LES MONDES ERRANTS – Chapitre 12
Chapitre 12 – L’Aigle rouge 5/5
Aux abois, Juan marchait d’un pas alerte, déambulant entre les ruelles sinistres et sinueuses de Santa Cabra. En s’approchant des quartiers portuaires, des personnes aux actions douteuses scrutaient d’un œil malveillant les faits et gestes de ce garçonnet assez stupide pour arpenter ces lieux au beau milieu de la nuit.
Tantôt alpagué par les femmes aux mœurs légères tantôt menacé par le tranchant des armes de pirates en plein échange illicite, le mulâtre dut se résoudre à faire profil bas, la peur au ventre en arpentant ces quartiers dangereux où même les gardes n’osaient s’y rendre.
Point positif : il ne risquait pas de croiser la milice.
Point négatif : un marin un peu trop éméché ou un homme un tantinet sadique pouvait aisément le tuer sans raison apparente. Et l’image de la pauvre mouette abattue le matin même sans motif valable lui revint à l’esprit.
Après de nombreux détours sous les indications avisées du capitaine, ils arrivèrent à bon port. La nuit commençait à tomber et les rayons orangés de l’aurore naissante se dévoilaient progressivement.
Dans une crique isolée non loin des docks, Gustave se tenait assis sur une chaloupe amarrée au vieux ponton de bois et les attendait, le sourire aux lèvres de les voir enfin arriver en un seul morceau.
— Vous voilà enfin ! s’exclama-t-il, les bras croisés.
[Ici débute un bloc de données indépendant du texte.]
==> config.mk <==
export PLATFORM = sky130hd
export DESIGN_NAME = trap_subsys_top
export DESIGN_NICKNAME = d
export VERILOG_FILES = /design/src/logic/csr_bus_pkg.sv /design/src/logic/trap_pkg.sv /design/src/logic/cycle_counter.sv /design/src/logic/exception_ctrl_u.sv /design/src/logic/trap_csr_file.sv /design/src/logic/trap_fsm.sv /design/src/logic/trap_subsys_top.sv
export VERILOG_INCLUDE_DIRS = /design/src /design/src/include
export SDC_FILE = /design/constraint.sdc
export NUM_CORES = 1
export LEC_CHECK = 0
export ABC_AREA = 1
export BUFFER_PORTS_ARGS = -buffer_cell sky130_fd_sc_hd__buf_2
export CORE_AREA = 8 8 134 198
export DETAILED_ROUTE_END_ITERATION = 8
export DIE_AREA = 0 0 142 206
export PLACE_DENSITY = 0.72
export SKIP_LAST_GASP = 1
export SLEW_MARGIN = 15
export SYNTH_ARGS = -nofsm -noshare
export SYNTH_HDL_FRONTEND = slang
export SYNTH_SLANG_ARGS = --single-unit
==> constraint.sdc <==
create_clock -name clk -period 4.82 [get_ports clk]
set_input_delay 0.482 -clock clk [delete_from_list [all_inputs] [get_ports clk]]
set_output_delay 0.482 -clock clk [all_outputs]
set_load 0.02 [all_outputs]
==> src/include/trap_config.svh <==
`ifndef TRAP_CONFIG_SVH
`define TRAP_CONFIG_SVH

// Data and PC width
`define TRAP_XLEN 32

// Wishbone word address width
// Covers the six CSR slots plus two unmapped ones
`define TRAP_CSR_AW 3

// epc value shown while no exception is raised
`define TRAP_RESET_VECTOR 32'h0001_0000

// Trap handler base out of reset
`define TRAP_MTVEC_RESET 32'h0000_0100

// mcycle is always a full 64-bit count
`define TRAP_CYCLE_W 64

`endif

==> src/logic/csr_bus_pkg.sv <==
package csr_bus_pkg;

    `include "trap_config.svh"

    // Wishbone classic request, master to slave
    // Held steady by the master until ack
    typedef struct packed {
        logic                    cyc;
        logic                    stb;
        logic                    we;
        // Word address into the CSR map
        logic [`TRAP_CSR_AW-1:0] adr;
        logic [`TRAP_XLEN-1:0]   dat_w;
    } wb_req_t;

    // Wishbone classic response, slave to master
    typedef struct packed {
        // Single-cycle ack
        logic                  ack;
        // Valid while ack is high
        logic [`TRAP_XLEN-1:0] dat_r;
    } wb_rsp_t;

    // CSR word address map
    // Slots 6 and 7 are unmapped and read zero
    typedef enum logic [`TRAP_CSR_AW-1:0] {
        MTVEC     = 3'd0,
        MEPC      = 3'd1,
        MCAUSE    = 3'd2,
        MTVAL     = 3'd3,
        MCYCLE_LO = 3'd4,
        MCYCLE_HI = 3'd5
    } csr_addr_e;

    // Bus write into one half of mcycle
    typedef struct packed {
        logic                  lo_we;
        logic                  hi_we;
        logic [`TRAP_XLEN-1:0] data;
    } cnt_wr_t;

endpackage

==> src/logic/trap_pkg.sv <==
package trap_pkg;

    `include "trap_config.svh"

    // Machine exception cause codes
    // Only the fetch misalignment is detected here
    typedef enum logic [1:0] {
        EXC_NONE              = 2'd0,
        EXC_I_ADDR_MISALIGNED = 2'd1
    } exc_cause_e;

    // Trap sequencer states
    typedef enum logic [1:0] {
        TS_IDLE,
        TS_COMMIT,
        TS_REDIRECT
    } trap_state_e;

    // One trap event as seen in ID
    typedef struct packed {
        // Why the trap happened
        exc_cause_e            cause;
        // PC of the faulting instruction
        logic [`TRAP_XLEN-1:0] epc;
        // Faulting address for misalignment
        logic [`TRAP_XLEN-1:0] tval;
    } trap_rec_t;

endpackage

==> src/logic/cycle_counter.sv <==
`timescale 1ns/1ps

`include "trap_config.svh"

module cycle_counter (
    input  logic                     clk,
    input  logic                     rst_n,
    // Half-word loads decoded by the CSR file
    input  csr_bus_pkg::cnt_wr_t     cnt_wr,
    output logic [`TRAP_CYCLE_W-1:0] mcycle
);

    logic [`TRAP_CYCLE_W-1:0] count_inc;

    // Carry from the low half still reaches the high half
    assign count_inc = mcycle + `TRAP_CYCLE_W'(1);

    always_ff @(posedge clk)
    begin
        if (!rst_n)
        begin
            mcycle <= '0;
        end
        else
        begin
            mcycle <= count_inc;
            // Loaded half takes the bus data
            // The other half keeps counting
            if (cnt_wr.lo_we)
                mcycle[`TRAP_XLEN-1:0] <= cnt_wr.data;
            if (cnt_wr.hi_we)
                mcycle[`TRAP_CYCLE_W-1:`TRAP_XLEN] <= cnt_wr.data;
        end
    end

endmodule

==> src/logic/exception_ctrl_u.sv <==
`timescale 1ns/1ps

`include "trap_config.svh"

module exception_ctrl_u (
    // PC of the instruction now in ID
    input  logic [`TRAP_XLEN-1:0] pc_in_id,
    // Misaligned fetch flag carried over from IF
    input  logic                  i_addr_misaligned,
    // Instruction ahead resolved as a taken jump
    input  logic                  jump,
    output logic                  exception_raised,
    output trap_pkg::trap_rec_t   exception
);

    trap_pkg::exc_cause_e cause;

    // Cause selection
    always_comb
    begin
        // Jump wins, this fetch is flushed anyway
        if (jump)
            cause = trap_pkg::EXC_NONE;
        else if (i_addr_misaligned)
            cause = trap_pkg::EXC_I_ADDR_MISALIGNED;
        else
            cause = trap_pkg::EXC_NONE;
    end

    // epc and tval follow from the cause alone
    always_comb
    begin
        exception.cause = cause;
        if (cause == trap_pkg::EXC_NONE)
            exception.epc = `TRAP_RESET_VECTOR;
        else
            exception.epc = pc_in_id;
        case (cause)
            // Misaligned target is the fetch PC itself
            trap_pkg::EXC_I_ADDR_MISALIGNED: exception.tval = pc_in_id;
            default:                         exception.tval = '0;
        endcase
    end

    assign exception_raised = cause != trap_pkg::EXC_NONE;

endmodule

==> src/logic/trap_csr_file.sv <==
`timescale 1ns/1ps

`include "trap_config.svh"

module trap_csr_file (
    input  logic                     clk,
    input  logic                     rst_n,
    input  csr_bus_pkg::wb_req_t     wb_req,
    output csr_bus_pkg::wb_rsp_t     wb_rsp,
    // Trap commit from the sequencer
    input  logic                     commit,
    input  trap_pkg::trap_rec_t      trap_rec,
    input  logic [`TRAP_CYCLE_W-1:0] mcycle,
    output csr_bus_pkg::cnt_wr_t     cnt_wr,
    output logic [`TRAP_XLEN-1:0]    mtvec,
    output logic [`TRAP_XLEN-1:0]    mepc
);

    trap_pkg::exc_cause_e   mcause;
    logic [`TRAP_XLEN-1:0]  mtval;
    csr_bus_pkg::csr_addr_e addr;
    logic                   ack_q;
    logic                   acc;
    logic                   wr_en;
    logic [`TRAP_XLEN-1:0]  rdata_nxt;
    logic [`TRAP_XLEN-1:0]  rdata_q;

    // New access: cyc and stb seen while ack is low
    assign acc   = wb_req.cyc && wb_req.stb && !ack_q;
    assign wr_en = acc && wb_req.we;
    assign addr  = csr_bus_pkg::csr_addr_e'(wb_req.adr);

    // Counter halves live in the counter block
    assign cnt_wr.lo_we = wr_en && (addr == csr_bus_pkg::MCYCLE_LO);
    assign cnt_wr.hi_we = wr_en && (addr == csr_bus_pkg::MCYCLE_HI);
    assign cnt_wr.data  = wb_req.dat_w;

    // Ack one cycle after the request starts
    always_ff @(posedge clk)
    begin
        if (!rst_n)
            ack_q <= 1'b0;
        else
            ack_q <= acc;
    end

    always_ff @(posedge clk)
    begin
        if (!rst_n)
        begin
            mtvec  <= `TRAP_MTVEC_RESET;
            mepc   <= '0;
            mcause <= trap_pkg::EXC_NONE;
            mtval  <= '0;
        end
        else
        begin
            // mtvec is bus-only
            if (wr_en && addr == csr_bus_pkg::MTVEC)
                mtvec <= wb_req.dat_w;
            // Commit beats a bus write on the same edge
            if (commit)
            begin
                mepc   <= trap_rec.epc;
                mcause <= trap_rec.cause;
                mtval  <= trap_rec.tval;
            end
            else if (wr_en)
            begin
                case (addr)
                    csr_bus_pkg::MEPC:   mepc <= wb_req.dat_w;
                    // Only the low cause bits are stored
                    csr_bus_pkg::MCAUSE:
                        mcause <= trap_pkg::exc_cause_e'(wb_req.dat_w[1:0]);
                    csr_bus_pkg::MTVAL:  mtval <= wb_req.dat_w;
                    default:             ;
                endcase
            end
        end
    end

    // Read mux, unmapped slots give zero
    always_comb
    begin
        case (addr)
            csr_bus_pkg::MTVEC:     rdata_nxt = mtvec;
            csr_bus_pkg::MEPC:      rdata_nxt = mepc;
            csr_bus_pkg::MCAUSE:    rdata_nxt = {{(`TRAP_XLEN-2){1'b0}}, mcause};
            csr_bus_pkg::MTVAL:     rdata_nxt = mtval;
            csr_bus_pkg::MCYCLE_LO: rdata_nxt = mcycle[`TRAP_XLEN-1:0];
            csr_bus_pkg::MCYCLE_HI: rdata_nxt = mcycle[`TRAP_CYCLE_W-1:`TRAP_XLEN];
            default:                rdata_nxt = '0;
        endcase
    end

    // Read data captured with the ack
    always_ff @(posedge clk)
    begin
        if (acc)
            rdata_q <= rdata_nxt;
    end

    assign wb_rsp = '{ack: ack_q, dat_r: rdata_q};

endmodule

==> src/logic/trap_fsm.sv <==
`timescale 1ns/1ps

`include "trap_config.svh"

module trap_fsm (
    input  logic                  clk,
    input  logic                  rst_n,
    input  logic                  id_valid,
    input  logic                  mret,
    input  logic                  exception_raised,
    input  trap_pkg::trap_rec_t   exception,
    // Current CSR values read back from the CSR file
    input  logic [`TRAP_XLEN-1:0] mtvec,
    input  logic [`TRAP_XLEN-1:0] mepc,
    output logic                  commit,
    output trap_pkg::trap_rec_t   trap_rec,
    output logic                  busy,
    output logic                  redirect_valid,
    output logic [`TRAP_XLEN-1:0] redirect_pc
);

    trap_pkg::trap_state_e state;
    trap_pkg::trap_state_e state_nxt;
    // Target select, 1 for mepc on MRET
    logic                  ret_sel;
    logic                  take_trap;
    logic                  leave_idle;

    // Exception only counts with a valid ID slot
    assign take_trap = id_valid && exception_raised;

    always_comb
    begin
        state_nxt = state;
        case (state)
            trap_pkg::TS_IDLE:
            begin
                // Trap has priority over MRET
                if (take_trap)
                    state_nxt = trap_pkg::TS_COMMIT;
                else if (mret)
                    state_nxt = trap_pkg::TS_REDIRECT;
            end
            trap_pkg::TS_COMMIT:   state_nxt = trap_pkg::TS_REDIRECT;
            trap_pkg::TS_REDIRECT: state_nxt = trap_pkg::TS_IDLE;
            default:               state_nxt = trap_pkg::TS_IDLE;
        endcase
    end

    assign leave_idle = (state == trap_pkg::TS_IDLE) && (state_nxt != trap_pkg::TS_IDLE);

    always_ff @(posedge clk)
    begin
        if (!rst_n)
        begin
            state          <= trap_pkg::TS_IDLE;
            redirect_valid <= 1'b0;
            ret_sel        <= 1'b0;
        end
        else
        begin
            state          <= state_nxt;
            // One-cycle pulse, state is back in idle by then
            redirect_valid <= state == trap_pkg::TS_REDIRECT;
            if (leave_idle)
                ret_sel <= !take_trap;
        end
    end

    // Trap record and target, no reset needed
    always_ff @(posedge clk)
    begin
        if (state == trap_pkg::TS_IDLE && take_trap)
            trap_rec <= exception;
        // mtvec is sampled after the commit edge
        if (state == trap_pkg::TS_REDIRECT)
            redirect_pc <= ret_sel ? mepc : mtvec;
    end

    // CSR write strobe for the whole commit cycle
    assign commit = state == trap_pkg::TS_COMMIT;
    // Pipeline stalls outside idle
    assign busy   = state != trap_pkg::TS_IDLE;

endmodule

==> src/logic/trap_subsys_top.sv <==
`timescale 1ns/1ps

`include "trap_config.svh"

module trap_subsys_top (
    input  logic                  clk,
    input  logic                  rst_n,
    // Pipeline side
    input  logic                  id_valid,
    input  logic [`TRAP_XLEN-1:0] pc_in_id,
    input  logic                  i_addr_misaligned,
    input  logic                  jump,
    input  logic                  mret,
    output logic                  busy,
    output logic                  redirect_valid,
    output logic [`TRAP_XLEN-1:0] redirect_pc,
    // CSR bus
    input  csr_bus_pkg::wb_req_t  wb_req,
    output csr_bus_pkg::wb_rsp_t  wb_rsp
);

    logic                     exception_raised;
    trap_pkg::trap_rec_t      exception;
    logic                     commit;
    trap_pkg::trap_rec_t      trap_rec;
    logic [`TRAP_XLEN-1:0]    mtvec;
    logic [`TRAP_XLEN-1:0]    mepc;
    csr_bus_pkg::cnt_wr_t     cnt_wr;
    logic [`TRAP_CYCLE_W-1:0] mcycle;

    // ID-stage decision, zero latency
    exception_ctrl_u u_exc (
        .pc_in_id          (pc_in_id),
        .i_addr_misaligned (i_addr_misaligned),
        .jump              (jump),
        .exception_raised  (exception_raised),
        .exception         (exception)
    );

    trap_fsm u_fsm (
        .clk              (clk),
        .rst_n            (rst_n),
        .id_valid         (id_valid),
        .mret             (mret),
        .exception_raised (exception_raised),
        .exception        (exception),
        .mtvec            (mtvec),
        .mepc             (mepc),
        .commit           (commit),
        .trap_rec         (trap_rec),
        .busy             (busy),
        .redirect_valid   (redirect_valid),
        .redirect_pc      (redirect_pc)
    );

    cycle_counter u_cnt (
        .clk    (clk),
        .rst_n  (rst_n),
        .cnt_wr (cnt_wr),
        .mcycle (mcycle)
    );

    trap_csr_file u_csr (
        .clk      (clk),
        .rst_n    (rst_n),
        .wb_req   (wb_req),
        .wb_rsp   (wb_rsp),
        .commit   (commit),
        .trap_rec (trap_rec),
        .mcycle   (mcycle),
        .cnt_wr   (cnt_wr),
        .mtvec    (mtvec),
        .mepc     (mepc)
    );

endmodule

==> results.yml <==
worst_setup_path:
  worst_r2r_path_depth: 8
  crit_path_cell_trace: "nand2_1, inv_1, o21ai_1, buf_4, inv_1, buf_4, o21ai_0, a31oi_1"
  arrival_time_of_the_worst_setup_path_ns: 3.25
  critical_path.reg2reg.endpoint: "u_csr.mepc[1]$_SDFFE_PN0P_"
  required_ns: 5.28
  r2r_start: "u_fsm.state[0]$_SDFF_PN0_"
  setup.worst_path.start: "u_fsm.state[0]$_SDFF_PN0_"
  critical_path_class: "flip-flop to flip-flop"
  ff2ff_setup_slack_ns: 2.03
  critPathMaxFanout: 31
  critical_path.startpoint_type: "flip-flop"
  critPathCaptureType: "flip-flop"
  cp_slowest_cell: "inv_1"
  critPathMaxStageDelay_ns: 0.61
sta:
  final.period_utilization_pct: 57.85
  max-slew-margin-rel_pct: 23.91
  fin_crit_ns: 2.788
  hold_viol: 0
  unrepaired_setup_endpoints_after_global_routing: "no"
  tightest_slew_ns: 1.140
  fin_ws_ns: 2.032
  timing.fmax_ghz: 0.3587
  hold-worst-slack_ns: 0.2224
  setup_violations: 0
  total_negative_slack_ns: 0
  fin_worst_skew_ns: 0.02276
  maxSlewViolCount: 0
floorplan:
  starting_density_pct: 54.14
  placementRows: 69
  die_height_um: 206
  top_level_ports: 143
  dieWidth_um: 142
  core_area_um2: 23570
  dieArea_um2: 29250
synthesis:
  synthMuxAreaShare_pct: 0.9707
  synth.top_cells.by_area: "dfxtp_1, edfxtp_1, nand2_1, nor2_1, o21ai_0"
  synth_top_area_share_pct: 26.20
  synth_top_family_by_area: "simple AND/OR/NAND/NOR gates"
  synth_top_flop_cell: "dfxtp_1"
  ys_ff_latch: 265
  post_synth_xor_area_fraction_pct: 1.304
  synth-compound-area-share_pct: 16.55
  synth_top_cells_by_count: "nand2_1, nor2_1, inv_1"
  post-synth-top-count-cell: "nand2_1"
  synth-edff-count: 98
  synth-warning-count: 0
  yosys.area_share.simple_pct: 22.85
  synth.net_count: 1771
  post_synth_num_cell_types: 34
  part_of_the_yosys_area_used_for_sequential_elements_pct: 49.26
  syn_area_per_cell_um2: 7.533
  synthArstFlopShare_pct: 0
  synth.cell_area_um2: 12760
  yosys.area.top_type: "dfxtp_1"
  postSynthCellCount: 1694
  post_synth_adder_cell_area_pct: 0.09805
placement:
  place.port_buffers: 142
  gp_congestion: 1.032
  place_worst_setup_slack_ns: 1.941
  hpwl_um: 32870
  post_dp_cell_area_um2: 13670
route:
  number_of_optimization_iterations_in_the_first_detailed_route_pass: 6
  detailedRoute.firstIterationViolations: 1419
  finalWirelength_um: 44280
  wl_per_cell_um: 20.71
  route.antenna.remaining_nets: 0
  detail_route.vias_per_cell: 5.558
  vias_after_detailed_routing: 11883
  drt_drc_violations_left: 0
pwr:
  netSwitchingFraction_pct: 23.64
  cellLeakagePower_nw: 5.886
  clock_power_share_pct: 43.8
  vdd_ir_drop_max_mv: 0.3008
  powerDensity_nw_per_um2: 335.0
  p_switching_mw: 1.153
  power_frac_seq_pct: 49.7
  power.combinational.fraction_pct: 6.6
  power.internal_mw: 3.724
min_path:
  timing.hold.worst.class: "input port to flip-flop"
  hold_depth: 3
  hold_path_end: "u_fsm.trap_rec[20]$_SDFFCE_PP0P_"
  worstHoldStart: "pc_in_id[20]"
flow_run:
  maxCapViolations: 0
final_layout:
  antenna_cells: 0
  stdcell_area_um2: 14560
  num-nets-final: 1876
  area_of_the_multi_input_gates_um2: 5353
  final-seq-area_um2: 6287
  area_delta_synth_final_pct: 14.08
  final_layout_size_suffix_gt1_share_pct: 13.25
  fillers: 2166
global_routing:
  grt_pass1_vias: 11712
  grt_max_degree: 65
  wire_length_of_the_first_global_routing_pass_um: 66810
  globalRouteOverflowTotal: 0
  grt_use_total_pct: 30.30
  initial_antenna_violation_count: 0
run_status:
  run_status: "finished clean"
clocking:
  post_cts_resized: 0
  clock_tree_buffer_depth: 3
  clock_pin_slew_reported_for_the_worst_setup_and_hold_paths_after_clock_tree_synthesis_ns: 0.06
  tritoncts_clock_tree: "done"
  cts_made_buffers: 26
  cts_sinks: 265
  cts.root.buffer_cell: "clkbuf_16"
  cts.repair_timing.setup_buffer_count: 0
  post_cts_hold_buffer_count: 0
  clkLatencyLatePin_ns: 0.55
  htreeDepth: 1
==> critical path, delay by kind of cell (launching register included) <==
| kind | cells | cell delay (ns) |
|---|---|---|
| compound gates | 3 | 0.43 |
| simple gates | 1 | 0.17 |
| buf+inv | 4 | 1.67 |
| flops | 1 | 0.43 |
==> per-stage QoR <==
stage / std cells / power, mW / util, %
after floorplan: 1694 / 2.651 / -
after global placement: 2090 / 2.783 / 58.01
after detailed placement: 2090 / 2.787 / 58.01
after CTS: 2138 / 4.895 / 61.77
after global routing: 2138 / 5.015 / 61.77
final: 2138 / 4.877 / 61.77
==> cell families after synthesis <==
family          after synthesis
fa+ha+maj                     1
xor+xnor                     19
buf+inv                     297
compound gates              385
simple gates                716
mux                          11
flops                       265
==> sequential cells by signal, summed over array words and instances, names as in the netlist <==
register / cells
u_cnt.mcycle: 64
u_csr.ack_q: 1
u_csr.mcause: 2
u_csr.mepc: 32
u_csr.mtval: 32
u_csr.mtvec: 32
u_csr.rdata_q: 32
u_fsm.redirect_pc: 32
u_fsm.redirect_valid: 1
u_fsm.ret_sel: 1
u_fsm.state: 2
u_fsm.trap_rec: 34
==> final cells by class <==
class,instances,area share [%]
Clock buffer,32,4.839
Clock inverter,16,1.238
Inverter,218,5.621
Multi-Input combinational cell,1132,36.77
Sequential cell,265,43.19
Tap cell,319,2.742
Timing Repair Buffer,156,5.604
==> placed cells by master (no fill, tap or decap), drive strengths merged, types with 32 or more instances in the layout <==
cell    synthesis  routed
nand3          57      57
inv           218     218
edfxtp         98      98
a21oi         108     108
dfxtp         167     167
clkbuf         56      32
nand2         348     348
buf            23     156
nor2          297     297
o21ai         196     196
==> per-layer routing <==
metal	GRT usage (%)	wire length (um)	vias up
met4	20.49	2972	0
met5	0	0	-
met1	35.51	17020	5513
met2	50.75	21250	517
li1	-	-	5738
met3	4.277	3040	115
==> how the worst max path moves through the flow <==
| stage | end | slack [ns] | depth (start not counted) |
|---|---|---|---|
| final | u_csr.mepc[1]$_SDFFE_PN0P_ | 2.03 | 8 |
| after global routing | u_csr.mepc[0]$_SDFFE_PN0P_ | 1.79 | 8 |
| after CTS | u_csr.mepc[1]$_SDFFE_PN0P_ | 2.07 | 8 |
| after detailed placement | u_csr.mepc[0]$_SDFFE_PN0P_ | 1.94 | 10 |
| after global placement | u_csr.mepc[1]$_SDFFE_PN0P_ | 2.02 | 10 |
| after floorplan | u_cnt.mcycle[6]$_SDFF_PN0_ | 1.61 | 8 |
==> power groups by stage <==
| stage | Sequential (mW) | Clock (mW) | Combinational (mW) |
|---|---|---|---|
| 2_1_floorplan | 2.48 | 0 | 0.173 |
| 3_3_place_gp | 2.47 | 0 | 0.312 |
| 3_5_place_dp | 2.47 | 0 | 0.315 |
| 4_1_cts | 2.42 | 2.16 | 0.317 |
| 5_1_grt | 2.43 | 2.24 | 0.349 |
| 6_report | 2.42 | 2.13 | 0.319 |
No activity file was read; power rests on OpenSTA's default activity.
J’ai cru qu’on vous avait tués !
Juan traversa cette petite plage de galets parsemée d’algues et de coquillages pour monter à bord de l’embarcation qui tanguait sur les flots.
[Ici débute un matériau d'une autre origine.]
--- src/verilog/lsu_slice.sv ---
////////////////////////////////////////////////////////////////////////////
// valid/ready register slice
// two-entry skid buffer, registered ready, one transfer per cycle
////////////////////////////////////////////////////////////////////////////

`timescale 1ns/1ps

module lsu_slice #(
  parameter type payload_t = logic
) (
  input  logic     clk,
  input  logic     rst,
  // upstream
  input  logic     in_vld,
  input  payload_t in_data,
  output logic     in_rdy,
  // downstream
  output logic     out_vld,
  output payload_t out_data,
  input  logic     out_rdy
);

  // skid entry
  logic     skd_vld;
  payload_t skd_data;
  // upstream transfer
  logic     in_acc;
  // output register can take new data
  logic     out_free;

  assign in_acc   = in_vld & in_rdy;
  assign out_free = out_rdy | ~out_vld;

  // control
  always_ff @(posedge clk) begin
    if (rst) begin
      out_vld <= 1'b0;
      skd_vld <= 1'b0;
      in_rdy  <= 1'b0;
    end else begin
      if (out_free) begin
        // skid drains first, else pass the input
        out_vld <= skd_vld | in_acc;
        skd_vld <= 1'b0;
        in_rdy  <= 1'b1;
      end else if (in_acc) begin
        // output stalled, park in skid
        skd_vld <= 1'b1;
        in_rdy  <= 1'b0;
      end
    end
  end

  // payload
  always_ff @(posedge clk) begin
    if (out_free) begin
      out_data <= skd_vld ? skd_data : in_data;
    end else if (in_acc) begin
      skd_data <= in_data;
    end
  end

endmodule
— Tout le monde n’a pas la chance d’avoir été escorté par la milice pour rentrer chez lui en pleine nuit ! Jamais je ne retenterai cette expérience. Maman avait raison, il y a des choses qu’il vaut mieux ne jamais savoir.
Une fois installés, Diego s’extirpa de la sacoche. Il était coiffé de son magnifique tricorne et arborait un air grave empli de dignité. Puis il joignit ses mains et s’installa confortablement sur l’assise. Le brunet et le mulâtre s’échangèrent un regard de connivence. Puis, Juan fit la moue et s’éclaircit la voix.
— Bon, maintenant qu’on vous a aidé, pouvez-vous nous donner notre récompense ? demanda-t-il d’une petite voix hésitante.
Un sourire carnassier se dessina sur le visage du klabauter. À cette vision, les deux garçons se reculèrent, terrifiés par ce que cette créature à la renommée sanguinaire pouvait leur infliger. Puis, Diego émit un ricanement et se redressa pour les saluer tour à tour d’une courbette fort amicale.
— Les garçons, fit-il en posant solennellement une main sur le cœur, j’ai l’immense honneur de faire de vous les premiers membres de mon nouvel équipage.
Ses interlocuteurs se raidirent, la respiration coupée par cette annonce parfaitement inattendue.
— Vous vous êtes montré digne d’accomplir cette mission qu’importe votre couardise ou vos maladresses. Vous êtes dorénavant des membres à part entière du Águila Roja.
Stupéfiés, les deux enfants demeurèrent coïts, incapables de sortir le moindre son ni même d’esquisser un mouvement. Ne voyant aucune réaction de leur part, le capitaine poursuivit d’un ton mielleux.
— Bien sûr, vous serez payé à chaque prise et vous aurez l’occasion de rejoindre cette île assez régulièrement puisqu’il s’agit de mon port d’attache. J’ai une renommée à rebâtir, un équipage à reconstruire et une vengeance à orchestrer.
Un long silence s’instaura où seuls le bruit du vent, le roulement de la houle conjugué aux piaillements des mouettes se faisaient entendre. Ne pouvant toujours pas prononcer un mot, Juan finit par s’emparer des rames et observa attentivement son ami. Gustave comprit alors son choix mais ne bougea pas, attendant patiemment que le mulâtre commence à pagayer pour que tous trois puissent regagner le galion dont le pavillon de l’aigle rouge sang, claquant fièrement à la brise, trônait en toute majesté en haut du mât.